Salvemos la Zambomba

Porque si dejamos que el botellón colonice las calles, que los plásticos sustituyan a las ascuas y que el griterío tape la letra de nuestros villancicos, habremos perdido algo irrecuperable

21 de noviembre de 2025 a las 14:16h
Una Zambomba en Jerez en una imagen de archivo.
Una Zambomba en Jerez en una imagen de archivo.

Hay tradiciones que se sostienen solas, como viejos muros de cal que han resistido siglos de levante y de poniente. Y hay otras que, por mucho arraigo que tengan, necesitan que alguien las defienda cuando llegan tiempos de ruido, prisas y caja registradora. La Zambomba de Jerez —ese milagro coral que convierte patios, plazuelas y tabancos en un latido común— pertenece a las segundas. Empieza estos días, como cada Adviento, y una no puede evitar sentir una mezcla de orgullo y zozobra. Orgullo porque sigue viva. Zozobra porque cada año parece un poco más amenazada.

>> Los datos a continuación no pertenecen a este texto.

==> v35 <==
==> flow/design.v <==
module mult32(input clk,
	      input rst,
	      input en,
	      input [31:0] a,
	      input [31:0] b,
	      output [31:0] z,
				output output_ready);
reg [49:0] temp_out ;
reg s_a, s_b, s_z;
reg [9:0] e_a, e_b, e_z;
reg [23:0] m_a, m_b, m_z;
reg guard, round, lonz;
reg [31:0] Z, temp2;
reg out_ready;
reg [31:0] z_q;
reg out_ready_q;
reg [5:0] diff2;
reg [15:0] val16;
reg [7:0] val8;
reg [3:0] val4;
always@(posedge clk)
begin
	if(rst == 1)
	begin
		Z = 32'd0;
		out_ready = 0;
	end
	else if(en == 0)
	begin
		out_ready = 0;
	end
	else if(en == 1)
	begin 
		s_a = a[31];
		s_b = b[31];
		e_a = a[30:23] - 127;
		e_b = b[30:23] - 127;
		m_a[22:0] = a[22:0];
		m_b[22:0] = b[22:0];
		m_a[23] = 1;
		m_b[23] = 1;
		if((e_a == 128 && m_a[22:0] != 0) || (e_b == 128 && m_b[22:0] != 0))
		begin
			Z[31] = 1;
			Z[30:23] = 8'hff;
			Z[22] = 1;
			Z[21:0] = 0;
			out_ready = 1;
		end
		else if(e_a == 128)
		begin
			if(($signed(e_b) == -127) && (m_b[22:0] == 0))
			begin
				Z[31] = 1;
				Z[30:23] = 8'hff;
				Z[22] = 1;
				Z[21:0] = 0;
				out_ready = 1;
			end
			else
			begin
				Z[31] = s_a ^ s_b;
				Z[30:23] = 8'hff;
				Z[22:0] = 0;
				out_ready = 1;
			end
		end
		else if(e_b == 128)
		begin
			if(($signed(e_a) == -127) && (m_a[22:0] == 0))
			begin
				Z[31] = 1;
				Z[30:23] = 8'hff;
				Z[22] = 1;
				Z[21:0] = 0;
				out_ready = 1;
			end
			else
			begin
				Z[31] = s_a ^ s_b;
				Z[30:23] = 8'hff;
				Z[22:0] = 0;
				out_ready = 1;
			end
		end
		else if($signed(e_a) == -127 && m_a[22:0] == 23'd0)  	
		begin	   
			Z[31] = s_a ^ s_b;
			Z[30:23] = 0;
			Z[22:0] = 0;
			out_ready = 1;
		end
		else if($signed(e_b) == -127 && m_b[22:0] == 23'd0)	
		begin	   
			Z[31] = s_a ^ s_b;
			Z[30:23] = 0;
			Z[22:0] = 0;
			out_ready = 1;
		end
		else
		begin
			s_z = s_a ^ s_b;
			e_z = e_a + e_b + 1;
			temp_out = m_a * m_b * 4;
			m_z = temp_out [49:26];
			guard = temp_out [25];
			round = temp_out [24];
			lonz = (temp_out[23:0] != 0);
			if(m_z[23] == 0)
			begin
				temp2 [23:0] = m_z[23:0];
				temp2 [31:24] = 0;
				if (temp2 == 0)
				begin 
					diff2 = 32;
				end
				else
				begin
    			diff2[5] = 1'b0;
  		  	diff2[4] = (temp2[31:16] == 16'b0);
    			val16 = diff2[4] ? temp2[15:0] : temp2[31:16];
    			diff2[3] = (val16[15:8] == 8'b0);
    			val8 = diff2[3] ? val16[7:0] : val16 [15:8];
    			diff2[2] = (val8[7:4] == 4'b0);
    			val4 = diff2[2] ? val8[3:0] : val8[7:4];
    			diff2[1] = (val4[3:2] == 2'b0);
    			diff2[0] = diff2[1] ? ~val4[1] : ~val4[3];
				end
				m_z = m_z << (diff2 - 8);
				e_z = e_z - (diff2 - 8);
			end
			if (guard && (round | lonz | m_z[0]))
			begin
				m_z = m_z + 1;
				if(m_z == 24'hffffff)
				begin
					e_z = e_z + 1;
				end
			end
			Z[22:0] = m_z [22:0];
			Z[31:23] = e_z [7:0] + 127;	
			Z[31] = s_z;
			if($signed(e_z) < -126)
			begin
				Z[31:0] = 0; 
			end
			if($signed(e_z) == -126 && m_z[23] == 0)
			begin
				Z[30:23] = 0;
			end	
			if($signed(e_z) > 127)
			begin
				Z[22:0] = 0;
				Z[30:23] = 8'hff;
				Z[31] = s_z;
			end
			out_ready = 1;		
		end
	end
	z_q <= Z;
	out_ready_q <= out_ready;
end
assign z = z_q;
assign output_ready = out_ready_q;
endmodule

Lo que nació como una celebración doméstica, íntima, con villancicos raspados en candela baja y compás de palmas sinceras, corre hoy el riesgo de convertirse en un espectáculo de saldo: barras improvisadas, altavoces que revientan la magia, gente que no distingue entre una fiesta popular y una romería de botellón. Si queremos “zambombás” —así, en plural y desnaturalizadas— sigamos por este camino. Pero no nos engañemos: eso ya no será la Zambomba. Será otra cosa. Una caricatura de sí misma.

La Zambomba —conviene recordarlo— no es un macroevento para desatar pulsos etílicos ni un escaparate folclórico pensado para turistas fatigados de selfie. Es un ritual. Un bien heredado. Una memoria compartida.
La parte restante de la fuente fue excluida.